A esa fuga se suman la decisión de dos de las principales navieras del mundo de suspender sus cargas hacia puertos cubanos, y la cancelación de los vuelos de la aerolínea española World2fly —representada en la isla por el hijo de Eusebio Leal y su empresa turística Online Tour—, así como los vuelos a Madrid de Cubana de Aviación, operados por otra compañía española vinculada al entorno de Nicolás Maduro.
Este lunes, la administración de Donald Trump dio una vuelta de tuerca más: sancionó a los generales responsables de los tres ejércitos cubanos y al presidente del parlamento, Esteban Lazo. La presión estadounidense busca asfixiar económicamente al régimen, que ya no sabe por dónde recibirá el siguiente golpe. Mientras tanto, la población cubana protesta en las calles, protagoniza cacerolazos y quema los basureros a cielo abierto que se acumulan por doquier, evidencia de un colapso que el gobierno ya no puede ocultar.

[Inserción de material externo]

## config.mk

```make
export PLATFORM = sky130hd
export DESIGN_NAME = dds_seq_ctrl
export DESIGN_NICKNAME = d
export VERILOG_FILES = /design/src/rtl/dds_seq_ctrl.sv
export SDC_FILE = /design/constraint.sdc
export NUM_CORES = 1
export LEC_CHECK = 0
export CAP_MARGIN = 25
export CORE_MARGIN = 2
export CORE_UTILIZATION = 40
export DETAILED_ROUTE_END_ITERATION = 16
export MAX_ROUTING_LAYER = met4
export PLACE_DENSITY_LB_ADDON = 0.1
export SETUP_SLACK_MARGIN = 0.1
export SLEW_MARGIN = 30
export SYNTH_ARGS = -nofsm -noshare
export SYNTH_HDL_FRONTEND = slang
export SYNTH_SLANG_ARGS = --single-unit
```

## constraint.sdc

```tcl
create_clock -name clk_sys -period 2.6 [get_ports clk_sys]
set_clock_uncertainty 0.1 [all_clocks]
set_input_delay 0.52 -clock clk_sys [delete_from_list [all_inputs] [get_ports clk_sys]]
set_output_delay 0.52 -clock clk_sys [all_outputs]
set_load 0.1 [all_outputs]
```

## src/rtl/dds_seq_ctrl.sv

```systemverilog
// DDS burst sequencer: runs burst_num counter sweeps 0..CNT_MAX separated by
// GAP_LEN idle cycles, with a phase-reset window and a completion pulse.
module dds_seq_ctrl #(
  parameter logic [7:0] CNT_MAX   = 8'd96,
  parameter logic [7:0] RST_START = 8'd10,
  parameter logic [7:0] RST_END   = 8'd14,
  parameter logic [7:0] GAP_LEN   = 8'd20
) (
  input  logic       clk_sys,
  input  logic       rst_n,
  input  logic       start,
  input  logic       abort,
  input  logic [7:0] burst_num,
  output logic [7:0] count,
  output logic       state_start,
  output logic       dds_rst,
  output logic [7:0] burst_idx,
  output logic       busy,
  output logic       done
);

  typedef enum logic [1:0] {IDLE, RUN, GAP, DONE} state_e;

  state_e     state_q, state_d;
  logic [7:0] count_q, count_d;
  logic [7:0] burst_idx_q, burst_idx_d;
  logic [7:0] burst_num_q, burst_num_d;
  logic [7:0] gap_cnt_q, gap_cnt_d;
  logic       state_start_q, state_start_d;
  logic       dds_rst_q, dds_rst_d;
  logic       busy_q, busy_d;
  logic       done_q, done_d;

  always_comb begin
    state_d     = state_q;
    count_d     = count_q;
    burst_idx_d = burst_idx_q;
    burst_num_d = burst_num_q;
    gap_cnt_d   = gap_cnt_q;
    unique case (state_q)
      IDLE: begin
        if (start && !abort && (burst_num != 8'd0)) begin
          state_d     = RUN;
          count_d     = '0;
          burst_idx_d = '0;
          burst_num_d = burst_num;
        end
      end
      RUN: begin
        if (abort) begin
          state_d     = IDLE;
          count_d     = '0;
          burst_idx_d = '0;
        end else if (count_q == CNT_MAX) begin
          count_d   = '0;
          gap_cnt_d = '0;
          state_d   = ((burst_idx_q + 8'd1) == burst_num_q) ? DONE : GAP;
        end else begin
          count_d = count_q + 8'd1;
        end
      end
      GAP: begin
        if (abort) begin
          state_d     = IDLE;
          count_d     = '0;
          burst_idx_d = '0;
        end else if (gap_cnt_q == (GAP_LEN - 8'd1)) begin
          state_d     = RUN;
          count_d     = '0;
          burst_idx_d = burst_idx_q + 8'd1;
        end else begin
          gap_cnt_d = gap_cnt_q + 8'd1;
        end
      end
      DONE: begin
        state_d     = IDLE;
        count_d     = '0;
        burst_idx_d = '0;
      end
      default: begin
        state_d     = IDLE;
        count_d     = '0;
        burst_idx_d = '0;
      end
    endcase

    // Outputs are derived from the next state so they register in step with it.
    state_start_d = (state_d == RUN);
    dds_rst_d     = (state_d == RUN) && (count_d >= RST_START) && (count_d <= RST_END);
    busy_d        = (state_d == RUN) || (state_d == GAP);
    done_d        = (state_d == DONE);
  end

  always_ff @(posedge clk_sys) begin
    if (!rst_n) begin
      state_q       <= IDLE;
      count_q       <= '0;
      burst_idx_q   <= '0;
      burst_num_q   <= '0;
      gap_cnt_q     <= '0;
      state_start_q <= 1'b0;
      dds_rst_q     <= 1'b0;
      busy_q        <= 1'b0;
      done_q        <= 1'b0;
    end else begin
      state_q       <= state_d;
      count_q       <= count_d;
      burst_idx_q   <= burst_idx_d;
      burst_num_q   <= burst_num_d;
      gap_cnt_q     <= gap_cnt_d;
      state_start_q <= state_start_d;
      dds_rst_q     <= dds_rst_d;
      busy_q        <= busy_d;
      done_q        <= done_d;
    end
  end

  assign count       = count_q;
  assign state_start = state_start_q;
  assign dds_rst     = dds_rst_q;
  assign burst_idx   = burst_idx_q;
  assign busy        = busy_q;
  assign done        = done_q;

endmodule

```

[Yosys cells after proc, flatten, opt, wreduce, memory -nomap -nowiden]
Cells that the tools add are included.
Word-level totals
  output and inout bits: 20
  logic and storage cells: 65
  input port bits: 12
  bits in registers: 38
Operators by class
  multiplexer cells: 23
  reduce and logical (&&, ||, !) cells: 12
  eq/ne operators: 16
  add/subtract/negate cells: 3
  order comparisons: 2
Operator list (number)
  $mux W8: 13
  $pmux W8 S4: 2
  $add A8 B1 Y8 const B: 3
  $pmux W8 S2: 1
  $ne A2 B2 Y1 const B: 6
  $mux W2: 5
  $eq A2 B2 Y1 const B: 4
  $eq A8 B5 Y1 const B: 1
  $eq A8 B7 Y1 const B: 1
  $eq A8 B8 Y1: 1
  $ge A8 B4 Y1 const B: 1
  $le A8 B4 Y1 const B: 1
  $pmux W2 S4: 1
  $reduce_bool A8 Y1: 1
  $reduce_and A5 Y1: 1
  $eq A2 B1 Y1 const B: 2
  $logic_and A1 B1 Y1: 4
  $ne A3 B3 Y1 const B: 1
  $reduce_and A3 Y1: 1
  $logic_not A2 Y1: 1
  $reduce_and A2 Y1: 1
  $reduce_bool A2 Y1: 1
  $logic_not A1 Y1: 1
  $logic_or A1 B1 Y1: 1
  $mux W1: 1

[Depth between registers and ports, before layout]
  word-level depth: 9
  gate-level depth with buffers: 11

[Worst setup path after synthesis]
OpenSTA, ideal clock, no wires.
  path kind: register to register
  start point: register burst_idx_q[0] (netlist: burst_idx[0])
  end point: register dds_rst_q (netlist: dds_rst)
  data arrival time: 3055 ps
  clock period less this slack: 3247 ps
  cell stages (with the launch flop): 11
  slack: -647 ps
  required time: 2408 ps
  path buffers: 0
  path through: dfxtp_1 > ha_1 > nand3_1 > or2_2 > xnor2_1 > a2111o_1 > a22oi_2 > ha_1 > and2_1 > o211ai_1 > nor4_1
Between the ends
  cells in the longest elaborated chain, start to end: 9
RTL lines
  start, declared: line 26  | logic [7:0] burst_idx_q, burst_idx_d;
  start signal, assigned: line 108  | burst_idx_q <= burst_idx_d;
  $add A8 B1 Y8: line 57  | state_d = ((burst_idx_q + 8'd1) == burst_num_q) ? DONE : GAP;
  $eq A8 B8 Y1: line 57
  $mux W1: line 57
  $mux W2: line 54  | end else if (count_q == CNT_MAX) begin
  $mux W2: line 50  | if (abort) begin
  $pmux W2 S4: line 40  | unique case (state_q)
  net state_d[0]: line 24  | state_e state_q, state_d;
  $eq A2 B1 Y1
  net state_start_d: line 29  | logic state_start_q, state_start_d;
  $logic_and A1 B1 Y1 (2 in series): line 89  | dds_rst_d = (state_d == RUN) && (count_d >= RST_START) && (count_d <= RST_END);
  end signal, assigned: line 112  | dds_rst_q <= dds_rst_d;
  end, declared: line 30  | logic dds_rst_q, dds_rst_d;
The timed path passes the listed nets, and every way through them passes these cells.
A chain may end at the register's enable or synchronous reset.

[Worst setup path after layout]
  start point: input burst_num[5]
  end point: register dds_rst_q (netlist: dds_rst)
Between the ends
  cells in the longest elaborated chain, start to end: 7
  elaborated cells on any way between the ends: 11
  classes of those cells: 2 x order compare; 1 x eq/ne; 4 x mux; 4 x reduce/logical
RTL lines
  start, declared: line 13  | input logic [7:0] burst_num,
  $reduce_bool A8 Y1 (*): line 42  | if (start && !abort && (burst_num != 8'd0)) begin
  $logic_and A1 B1 Y1 (*): line 42
  $mux W8 or $mux W2 (tied branches): line 42
  $pmux W8 S4 or $pmux W2 S4 (tied branches): line 40
  $ge A8 B4 Y1 or $eq A2 B1 Y1 (tied branches): line 89
  $logic_and A1 B1 Y1: line 89
  $logic_and A1 B1 Y1 (*): line 89
Every way passes the cells marked *; elsewhere a longest branch is shown, timed or not.

==> out/summary.json <==
{
  "status": {"value": "complete, no violations"},
  "worst-slew-pin-transition": {"value": 837.9, "unit": "ps"},
  "detailedRoute.firstPassIterationCount": {"value": 4},
  "route.detailed.drc": {"value": 0},
  "crit_fanout": {"value": 3},
  "core_region_area": {"value": 5042, "unit": "sq um"},
  "drt-total-wl": {"value": 5338, "unit": "um"},
  "area_delta_synth_final": {"value": 44.32, "unit": "%"},
  "avgViaCountPerCell": {"value": 5.219},
  "synth_flop_cell": {"value": "dfxtp_1"},
  "timing.slew.headroom": {"value": 0.4341},
  "ys_types": {"value": 58},
  "via_count": {"value": 2030},
  "crit_path_max_incr_delay": {"value": 500, "unit": "ps"},
  "vias_in_the_first_global_route": {"value": 1848},
  "final-seq-area": {"value": 799.5, "unit": "sq um"},
  "floorplan.die_area": {"value": 5765, "unit": "sq um"},
  "cp.required": {"value": 2710, "unit": "ps"},
  "net_count_after_synthesis": {"value": 263},
  "io_buffers": {"value": 31},
  "net-switching-power": {"value": 0.0003177, "unit": "W"},
  "grt.overflow.total": {"value": 0},
  "chipWidth": {"value": 75.93, "unit": "um"},
  "wire_length_of_the_first_global_routing_pass": {"value": 8970, "unit": "um"},
  "syn-instance-count": {"value": 245},
  "worst_setup_path_start_kind": {"value": "primary input"},
  "setup_tns": {"value": 0, "unit": "ps"},
  "ctsLongestPathBuffers": {"value": 2},
  "cts_root_buffer": {"value": "clkbuf_8"},
  "setup_repair_after_global_routing_missed_its_margin": {"value": "true"},
  "async_reset_ff_frac": {"value": 0},
  "power_density": {"value": 410.0, "unit": "nW/um^2"},
  "holdBufCountCts": {"value": 0},
  "power.share.combinational": {"value": 0.136},
  "n_antenna_cell": {"value": 0},
  "ys.warnings.count": {"value": 0},
  "cellInternalPower": {"value": 0.0009069, "unit": "W"},
  "number_of_sinks_on_the_clock_net": {"value": 38},
  "worstSetupStartpoint": {"value": "burst_num[5]"},
  "routedWlPerCell": {"value": 13.72, "unit": "um"},
  "timing.rr.start": {"value": "burst_idx[0]$_SDFFE_PN0P_"},
  "mappedNetlistArea": {"value": 2069, "unit": "sq um"},
  "yosys_register_bits": {"value": 38},
  "worst_setup_path_end_kind": {"value": "register"},
  "syn_avg_cell_area": {"value": 8.447, "unit": "sq um"},
  "drt_iter0_markers": {"value": 67},
  "timing.critical_path.buf_inv": {"value": 1},
  "timing.max_cap.violations": {"value": 0},
  "timing.critical_path.cells": {"value": "clkdlybuf4s50_1 -> or4_4 -> o211ai_4 -> a211oi_2 -> a211oi_2 -> mux2_4 -> nor4_2"},
  "layout_cells_sized_above_1": {"value": 0.3762},
  "power.share.switching": {"value": 0.2594},
  "placed_cells": {"value": 376},
  "multi_input_logic_area": {"value": 1343, "unit": "sq um"},
  "cts-htree-levels": {"value": 2},
  "worstSkewPairLatency": {"value": 290, "unit": "ps"},
  "tritoncts": {"value": "done"},
  "sequential_fraction_of_the_synthesis_area": {"value": 0.3676},
  "cp_common_cell": {"value": "a211oi_2"},
  "finalMaxSlewViolations": {"value": 0},
  "overall_routing_resource_usage": {"value": 0.1953},
  "share_clk_of_total_power": {"value": 0.379},
  "post-layout-total-power": {"value": 0.001225, "unit": "W"},
  "util_after_layout": {"value": 0.5923},
  "crit_path_top_delay_cell": {"value": "or4_4"},
  "place.detailed.hpwl": {"value": 3976, "unit": "um"},
  "row_count": {"value": 26},
  "hold_viol": {"value": 0},
  "cts.clk_slew.worst_paths": {"value": 80, "unit": "ps"},
  "hp-class": {"value": "register to register"},
  "final_cells": {"value": 389},
  "routability_cong": {"value": 0.8541},
  "floorplan.initialDensity": {"value": 0.4104},
  "max-vdd-ir-drop": {"value": 0.2588, "unit": "mV"},
  "ioPinCount": {"value": 32},
  "p_leak": {"value": 1.220, "unit": "nW"},
  "top_family_by_delay_on_critical_path": {"value": "simple AND/OR/NAND/NOR gates"},
  "min_from": {"value": "burst_idx[7]$_SDFFE_PN0P_"},
  "grt_antenna_before_repair": {"value": 0},
  "fin_crit": {"value": 2476, "unit": "ps"},
  "synth-edff-count": {"value": 0},
  "numCtsBuffers": {"value": 5},
  "power_frac_seq": {"value": 0.485},
  "die_height": {"value": 75.93, "unit": "um"},
  "crit_type": {"value": "primary input to register"},
  "finalSetupViolCount": {"value": 0},
  "min_period_over_period": {"value": 0.9524},
  "fillers": {"value": 461},
  "achievable_frequency": {"value": 403.8, "unit": "MHz"},
  "grt_start_max_net_pins": {"value": 14},
  "critPathArrivalTime": {"value": 2590, "unit": "ps"},
  "drt.antenna.violating_nets": {"value": 0},
  "final_nets": {"value": 336}
}
## Yosys cell counts (4+ instances only)
| cell type | count | area [sq um] |
|---|---|---|
| nor3_1 | 4 | 20.02 |
| nand2_1 | 25 | 93.84 |
| xnor2_1 | 10 | 87.58 |
| or3_1 | 7 | 43.79 |
| o21ai_0 | 9 | 45.04 |
| mux2i_1 | 8 | 80.08 |
| xor2_1 | 6 | 52.55 |
| nor2b_1 | 4 | 25.02 |
| clkbuf_1 | 8 | 30.03 |
| and2_1 | 7 | 43.79 |
| ha_1 | 6 | 75.07 |
| a21oi_1 | 14 | 70.07 |
| nand4_1 | 4 | 25.02 |
| nand3_1 | 8 | 40.04 |
| nor2_1 | 28 | 105.1 |
| dfxtp_1 | 38 | 760.7 |
| inv_1 | 7 | 26.28 |
## what timing repair did
action / CTS / global route
pin swaps: 3 / 9
setup buffers: 1 / 4
setup endpoints to repair: 2 / 11
gates resized for setup: 8 / 19
## worst min-delay path, stage by stage, from the launching register on
cell     delay, ps
dfxtp_2        340
nand2_1         50
a21oi_1         50
## cell families (layout without fill, tap and decap cells)
kind of cell | after synthesis | after routing | share of synthesized area
AO/OA/AOI/OAI | 50 | 50 | 0.1699
XOR/XNOR | 16 | 16 | 0.06771
adder cells (fa/ha/maj) | 6 | 6 | 0.03627
buffers and inverters | 18 | 92 | 0.03507
flip-flops | 38 | 38 | 0.3676
multiplexers | 10 | 10 | 0.04958
AND/OR/NAND/NOR | 107 | 107 | 0.2739
## power groups by stage
stage | sequential, W | combinational [W] | clock, W
final | 0.000594 | 0.000166 | 0.000464
after global routing | 0.000596 | 0.000180 | 0.000505
after CTS | 0.000594 | 0.000163 | 0.000476
after detailed placement | 0.000607 | 0.000155 | 0
after global placement | 0.000607 | 0.000154 | 0
after floorplan | 0.000626 | 0.0000652 | 0
## layer usage
metal,vias up,track usage,part of all wire
li1,1022,-,-
met1,951,0.2595,0.49
met2,50,0.3125,0.47
met3,7,0.02857,0.032
met4,0,0.05455,0.011
met5,-,-,0
## sequential cells by signal, summed over array words and instances (netlist names)
| name | count |
|---|---|
| done | 1 |
| gap_cnt_q | 8 |
| state_start | 1 |
| count | 8 |
| burst_num_q | 8 |
| dds_rst | 1 |
| busy | 1 |
| burst_idx | 8 |
| state_q | 2 |
## layout make-up
type                       count  area share
clock buffer                   6     0.03142
clock inverter                 2    0.003351
inverter                       8     0.01089
multi-input combinational    189      0.4495
sequential                    38      0.2677
tap                           70     0.02933
timing repair buffer          76      0.2078
## metrics by stage
| stage | setup WS, ps | hold slack, ps | instance area (sq um) |
|---|---|---|---|
| after global placement | -234.5 | 365.7 | 2741 |
| after global routing | 39.83 | 405.5 | 2987 |
| final | 123.6 | 388.4 | 2987 |
| after detailed placement | -247.3 | 377.9 | 2741 |
| after floorplan | 73.01 | 348.8 | 2133 |
| after CTS | 67.23 | 391.2 | 2892 |
## layout by cell type (no fill, tap or decap), types with 2 or more instances in the layout
cell and n:
or4_4 2, and3_1 2, dfxtp_4 8, buf_4 63, mux2i_1 8, nor3_1 3
nand2_1 23, nor3_2 3, nand2_2 2, clkdlybuf4s50_1 5, o21ai_0 8, dfxtp_2 7
clkbuf_8 5, a21oi_1 14, xnor2_1 10, and2_1 6, nand4_1 4, nor3b_1 2
a211oi_2 3, o21ai_1 2, nand3_1 7, dlymetal6s2s_1 6, nand4b_1 2, clkinv_2 2
buf_6 2, inv_1 7, a31oi_1 2, ha_1 4, dfxtp_1 23, or3_4 2
or3_1 5, or2_4 2, nor2_1 28, o22ai_1 2, xor2_1 6, nor2b_1 4
## final timing paths
path                                     to  slack [ps]  depth (start not counted)
setup reg to reg         dds_rst$_SDFF_PN0_         150                          9
setup / recovery         dds_rst$_SDFF_PN0_         120                          7
hold / removal    burst_idx[7]$_SDFFE_PN0P_         390                          2
hold reg to reg   burst_idx[7]$_SDFFE_PN0P_         390                          2
No activity file was read; power rests on OpenSTA's default activity.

Mientras… planes de represión
Acorralado, el gobierno de Miguel Díaz-Canel no sabe si el desenlace llegará por una sublevación popular o por una intervención militar estadounidense. Como es costumbre, ante el miedo a las protestas, el régimen ha recurrido a la propaganda: los medios oficiales ya promocionan los ejercicios Meteoro contra «indisciplinas y desórdenes». No se trata de defensa civil, como intentan hacer creer, sino de una clara advertencia represiva.
El Ejercicio Meteoro es la antesala de la represión: amenazas de cárcel, juicios sumarísimos y prisiones domiciliarias. Esos son los métodos de un gobierno que en el pasado presentó una «sociedad socialista» y hoy se ha convertido en una mafia que se cree dueña del país. La respuesta al miedo ciudadano no es diálogo, sino más control, más silencio forzado y más castigo.
Trump avanza paso a paso, pero avanza. Su estrategia parece clara: que el gobierno caiga por su propio peso, sin intervención militar. Sin embargo, la historia demuestra que ninguna dictadura ha abandonado el poder sin derramamiento de sangre, y menos aún una que se siente propietaria legítima del país. Lo que sí es seguro, afirman analistas y voces en el exilio, es que el pueblo cubano nunca antes ha estado tan cerca de recuperar la libertad. Sea cual sea el escenario final, peor que la situación actual ya no puede ser.